[Stored data]
This is an optimization exercise on Yosys and OpenROAD, whose aim is small area and a short achievable clock period, not a production implementation.
Function was not checked in any run shown here: the RTL went through the layout flow alone.
No activity file was given, so power comes from the tool's default toggle rates.

===== flow/config.mk =====
export PLATFORM = sky130hd
export DESIGN_NAME = filter
export DESIGN_NICKNAME = filter
export VERILOG_FILES = /design/flow/design.v
export SDC_FILE = /design/flow/constraint.sdc
export NUM_CORES = 4
export LEC_CHECK = 0
export CAP_MARGIN = 20
export CORE_MARGIN = 2
export CORE_UTILIZATION = 40
export SLEW_MARGIN = 20

===== flow/constraint.sdc =====
create_clock -name core_clock -period 10.0 [get_ports {clk}]
set_input_delay 2.0000 -clock core_clock [delete_from_list [all_inputs] [get_ports {clk}]]
set_output_delay 2.0000 -clock core_clock [all_outputs]
set_load 0.01 [all_outputs]
Context: an optimization exercise on an open-source flow, tuned for small area. The choices shown serve that exercise and are no tape-out recipe.
In this exercise RTL edits were held to simulation tests only and were not proved equivalent to the original.
Power and IR drop assume default switching activity.

Design riscv, start of the top module:
module riscv(
    input  wire        clk,
    input  wire        rst,
    input  wire [31:0] inst_i,
    output wire [31:0] inst_addr_o,
    output reg         inst_ce_o,
    input  wire [31:0] data_i,
    output wire        data_we_o,
    output wire        data_ce_o,
    output wire [31:0] data_addr_o,
    output wire [31:0] data_o
);
Size: ~2500 cells after synthesis, about 1100 flip-flops, about 170 I/O pins, about 30000 um2 of cells after synthesis.
Settings: LEC_CHECK=0, ABC_AREA=1, CAP_MARGIN=10, CORE_MARGIN=2, CORE_UTILIZATION=55, GPL_TIMING_DRIVEN=0, SETUP_SLACK_MARGIN=0, SLEW_MARGIN=10; clock period 10.0 ns.
standard.sh (not shown) runs the stock make flow with config.mk's settings and CLKGATE_MAP_FILE= SYNTH_SCRIPT=/design/flow/synth_recipe.tcl, a recipe that flattens the netlist after the stock synthesis.
==> flow/flow/run.sh <==
#!/bin/bash
# The standard layout (standard.sh), except that:
#  - synthesis maps the logic with an area-only ABC script
#    (flow/abc_area.script) in place of ORFS's abc_area.script; everything
#    else in synthesis is ORFS's unchanged, so the registers keep the
#    standard synthesis's names and cells;
#  - clock tree synthesis inserts no dummy loads and clusters up to 16 sinks, buffered with sky130_fd_sc_hd__clkbuf_8;
#  - every input and output port still gets its own buffer, but a
#    sky130_fd_sc_hd__buf_1 rather than the buffer buffer_ports picks itself.
set -euo pipefail
W=$(pwd)
rm -rf "$W/scripts_mod"
cp -r "$FLOW_HOME/scripts" "$W/scripts_mod"
cp "$W/flow/abc_area.script" "$W/scripts_mod/abc_area.script"
SCRIPTS_DIR="$W/scripts_mod" bash "$W/standard.sh" synth > "$W/synth.log" 2>&1
export BUFFER_PORTS_ARGS="-buffer_cell sky130_fd_sc_hd__buf_1"
export CTS_ARGS="-sink_clustering_enable -repair_clock_nets -dont_use_dummy_load -sink_clustering_size 16 -sink_clustering_max_diameter 80 -buf_list sky130_fd_sc_hd__clkbuf_8"
bash "$W/standard.sh" finish > "$W/layout.log" 2>&1
==> flow/flow/abc_area.script <==
strash
dch -f
map -a
strash
dch -f
map -a
strash
dch -f
map -a
topo
Edit:
- CAP_MARGIN: 10 -> 20
- CORE_UTILIZATION: 55 -> 45
- SLEW_MARGIN: 10 -> 20
Area after synthesis is unchanged.
First-iteration DRC count decreases by roughly a tenth.
Core utilization is lower by 11 points.
This is an optimization exercise on Yosys and OpenROAD, whose aim is small area, not a production implementation. Only simulation tests tie the RTL to the original design; equivalence was not proved. The clock input has no modelled driver; a real chip could not lean on it and would need a root buffer or a full tree.

Design total_fir, start of the top module:
module total_fir(total_out, x_in, clk);
	input clk;
	input signed [7:0] x_in;
	output signed [15:0] total_out;
	reg [7:0] e0;
	reg [7:0] e1;
	reg [7:0] e2;
	reg [7:0] e3;
	reg [7:0] e4;
	reg [7:0] e5;
	reg [7:0] e6;
	reg [7:0] e7;
	reg [7:0] e8;
	reg [7:0] e9;
	reg [7:0] e10;
	reg [7:0] e11;
	reg [7:0] e12;
	reg [7:0] e13;
	reg [7:0] e14;
	reg [7:0] e15;
	reg [7:0] e16;
	reg [7:0] e17;
	reg r498;
	reg r499;
	reg r558;
	reg r559;
	reg r606;
	reg r607;
	reg r642;
	reg r667;
	reg r668;
	reg r683;
	reg r684;
	reg r691;
	reg r692;
	reg r695;
	reg r696;
	reg r703;
	reg r704;
	reg r705;
	reg r706;
	reg r707;
	wire o5_0;
	wire o6_0;
	wire o7_0;
	wire o8_0;
	wire o16_0;
	wire w1;
	wire w2;
	wire w3;
	wire w4;
	wire w5;
	wire w6;
	wire w7;
	wire w8;
	wire w9;
	wire w10;
	wire w11;
	wire w12;
	wire w13;
	wire w14;
	wire w15;
	wire w16;
	wire w17;
	wire w18;
	wire w19;
	wire w20;
	wire w21;
	wire w22;
	wire w23;
	wire w24;
	wire w25;
	wire w26;
	wire w27;
	wire w28;
	wire w29;
	wire w30;
	wire w31;
	wire w32;
	wire w33;
	wire w34;
	wire w35;
	wire w36;
	wire w37;
	wire w38;
	wire w39;
	wire w40;
	wire w41;
	wire w42;
	wire w43;
	wire w44;
	wire w45;
	wire w46;
	wire w47;
	wire w48;
	wire w49;
	wire w50;
	wire w51;
	wire w52;
	wire w53;
	wire w54;
	wire w55;
	wire w56;
	wire w57;
	wire w58;
	wire w59;
	wire w60;
	wire w61;
	wire w62;
	wire w63;
	wire w64;
	wire w65;
	wire w66;
	wire w67;
	wire w68;
	wire w69;
	wire w70;
	wire w71;
	wire w72;
	wire w73;
	wire w74;
	wire w75;
	wire w76;
	wire w77;
	wire w78;
	wire w79;
	wire w80;
	wire w81;
	wire w82;
	wire w83;
	wire w84;
	wire w85;
	wire w86;
	wire w87;
	wire w88;
	wire w89;
	wire w90;
	wire w91;
	wire w92;
	wire w93;
	wire w94;
	wire w95;
	wire w96;
	wire w97;
	wire w98;
	wire w99;
  ...
==> flow/config.mk <==
export PLATFORM = sky130hd
export DESIGN_NAME = total_fir
export DESIGN_NICKNAME = total_fir
export VERILOG_FILES = /design/flow/design.v
export SDC_FILE = /design/flow/constraint.sdc
export NUM_CORES = 4
export LEC_CHECK = 0
export CAP_MARGIN = 20
export CORE_MARGIN = 2
export CORE_UTILIZATION = 40
export SLEW_MARGIN = 20
export SYNTH_HIERARCHICAL = 1
export SYNTH_MINIMUM_KEEP_SIZE = 0
==> flow/constraint.sdc <==
create_clock -name core_clock -period 5.0 [get_ports {clk}]
set_input_delay 1.0000 -clock core_clock [delete_from_list [all_inputs] [get_ports {clk}]]
set_output_delay 1.0000 -clock core_clock [all_outputs]
set_load 0.01 [all_outputs]
standard.sh (not shown) runs the stock make flow with config.mk's settings and CLKGATE_MAP_FILE= SYNTH_SCRIPT=/design/flow/synth_recipe.tcl, a recipe that flattens the netlist after the stock synthesis.
==> flow/flow/run.sh <==
#!/bin/bash
# The standard layout (standard.sh, the ORFS flow), with ORFS's own variables set for three steps:
#  - clock tree: flow/mycts.tcl (sourced by ORFS before its CTS step) replaces TritonCTS with a
#    two-level tree: one clkbuf_8 at the clock port driving MYCTS_NLEAF clkbuf_4 cells, each
#    driving one placement cluster of flip-flops (balanced k-means on flip-flop locations);
#  - port buffering with the smallest buffer cell (every input and output still gets a buffer);
#  - timing-driven global placement keeps none of its trial buffering.
# The full ORFS output goes to standard.log in this folder (per-step logs under orfs/logs).
export PRE_CTS_TCL="$(pwd)/flow/mycts.tcl"
export MYCTS_NLEAF=20
export MYCTS_CELL=sky130_fd_sc_hd__clkbuf_4
export MYCTS_ROOT=sky130_fd_sc_hd__clkbuf_8
export BUFFER_PORTS_ARGS="-buffer_cell sky130_fd_sc_hd__buf_1"
export GPL_KEEP_OVERFLOW=0
bash standard.sh > standard.log 2>&1
==> flow/flow/mycts.tcl <==
# Simple one-level clock tree: the clock port drives NLEAF clock buffers, each
# buffer drives the flip-flops of one placement cluster (k-means on the flip-flop
# locations).  Replaces TritonCTS, whose H-tree always builds 16 leaf buffers here.
proc simple_clock_tree {args} {
  set nleaf [expr {[info exists ::env(MYCTS_NLEAF)] ? $::env(MYCTS_NLEAF) : 4}]
  set cell [expr {[info exists ::env(MYCTS_CELL)] ? $::env(MYCTS_CELL) : "sky130_fd_sc_hd__clkbuf_8"}]
  set block [ord::get_db_block]
  set db [ord::get_db]
  set master [$db findMaster $cell]
  set clkport [$block findBTerm clk]
  set clknet [$clkport getNet]
  set sinks {}
  foreach it [$clknet getITerms] {
    set inst [$it getInst]
    set bb [$inst getBBox]
    lappend sinks [list $it [expr {([$bb xMin] + [$bb xMax]) / 2}] [expr {([$bb yMin] + [$bb yMax]) / 2}]]
  }
  # k-means with farthest-point seeding (deterministic)
  set pts $sinks
  set cx [lindex $pts 0 1]; set cy [lindex $pts 0 2]
  set tx 0; set ty 0
  foreach p $pts { set tx [expr {$tx + [lindex $p 1]}]; set ty [expr {$ty + [lindex $p 2]}] }
  set n [llength $pts]
  set cents [list [list [expr {$tx / $n}] [expr {$ty / $n}]]]
  while {[llength $cents] < $nleaf} {
    set best -1; set bp {}
    foreach p $pts {
      set dmin 1e18
      foreach c $cents {
        set d [expr {abs([lindex $p 1] - [lindex $c 0]) + abs([lindex $p 2] - [lindex $c 1])}]
        if {$d < $dmin} { set dmin $d }
      }
      if {$dmin > $best} { set best $dmin; set bp [list [lindex $p 1] [lindex $p 2]] }
    }
    lappend cents $bp
  }
  # balanced k-means: each cluster gets at most ceil(n/k) sinks
  set cap [expr {int(ceil(double($n) / $nleaf))}]
  for {set iter 0} {$iter < 30} {incr iter} {
    set pairs {}
    set i 0
    foreach p $pts {
      set k 0
      foreach c $cents {
        lappend pairs [list [expr {abs([lindex $p 1] - [lindex $c 0]) + abs([lindex $p 2] - [lindex $c 1])}] $i $k]
        incr k
      }
      incr i
    }
    set pairs [lsort -real -index 0 $pairs]
    array unset asg; array unset cnt
    for {set k 0} {$k < $nleaf} {incr k} { set cnt($k) 0 }
    foreach pr $pairs {
      lassign $pr d i k
      if {[info exists asg($i)]} continue
      if {$cnt($k) >= $cap} continue
      set asg($i) $k; incr cnt($k)
    }
    set newc {}
    for {set k 0} {$k < $nleaf} {incr k} { set sx($k) 0; set sy($k) 0 }
    for {set i 0} {$i < $n} {incr i} {
      set k $asg($i)
      set sx($k) [expr {$sx($k) + [lindex $pts $i 1]}]; set sy($k) [expr {$sy($k) + [lindex $pts $i 2]}]
    }
    for {set k 0} {$k < $nleaf} {incr k} {
      if {$cnt($k) > 0} { lappend newc [list [expr {$sx($k) / $cnt($k)}] [expr {$sy($k) / $cnt($k)}]] } else { lappend newc [lindex $cents $k] }
    }
    set cents $newc
  }
  set drvnet $clknet
  if {$nleaf > 4} {
    set rcell [expr {[info exists ::env(MYCTS_ROOT)] ? $::env(MYCTS_ROOT) : $cell}]
    set rinst [odb::dbInst_create $block [$db findMaster $rcell] "clkbuf_root"]
    set drvnet [odb::dbNet_create $block "clknet_root"]
    $drvnet setSigType CLOCK
    [$rinst findITerm X] connect $drvnet
    [$rinst findITerm A] connect $clknet
    set mx 0; set my 0
    foreach c $cents { set mx [expr {$mx + [lindex $c 0]}]; set my [expr {$my + [lindex $c 1]}] }
    $rinst setLocation [expr {int($mx / $nleaf)}] [expr {int($my / $nleaf)}]
    $rinst setPlacementStatus PLACED
  }
  for {set k 0} {$k < $nleaf} {incr k} {
    set inst [odb::dbInst_create $block $master "clkbuf_leaf_$k"]
    set net [odb::dbNet_create $block "clknet_leaf_$k"]
    $net setSigType CLOCK
    [$inst findITerm X] connect $net
    [$inst findITerm A] connect $drvnet
    $inst setLocation [expr {int([lindex $cents $k 0])}] [expr {int([lindex $cents $k 1])}]
    $inst setPlacementStatus PLACED
    set leafnet($k) $net
  }
  for {set i 0} {$i < $n} {incr i} {
    set it [lindex $pts $i 0]
    $it disconnect
    $it connect $leafnet($asg($i))
  }
  global_connect
  set_propagated_clock [all_clocks]
  puts "simple_clock_tree: $nleaf x $cell, sinks per buffer: [array get cnt]"
}
rename clock_tree_synthesis tritoncts_clock_tree_synthesis
proc clock_tree_synthesis {args} { simple_clock_tree }
The first run went through all stages and came out clean.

Work request
Where in the entries above does the word "continue" appear? Copy each line that has it.

The completed task
      if {[info exists asg($i)]} continue
      if {$cnt($k) >= $cap} continue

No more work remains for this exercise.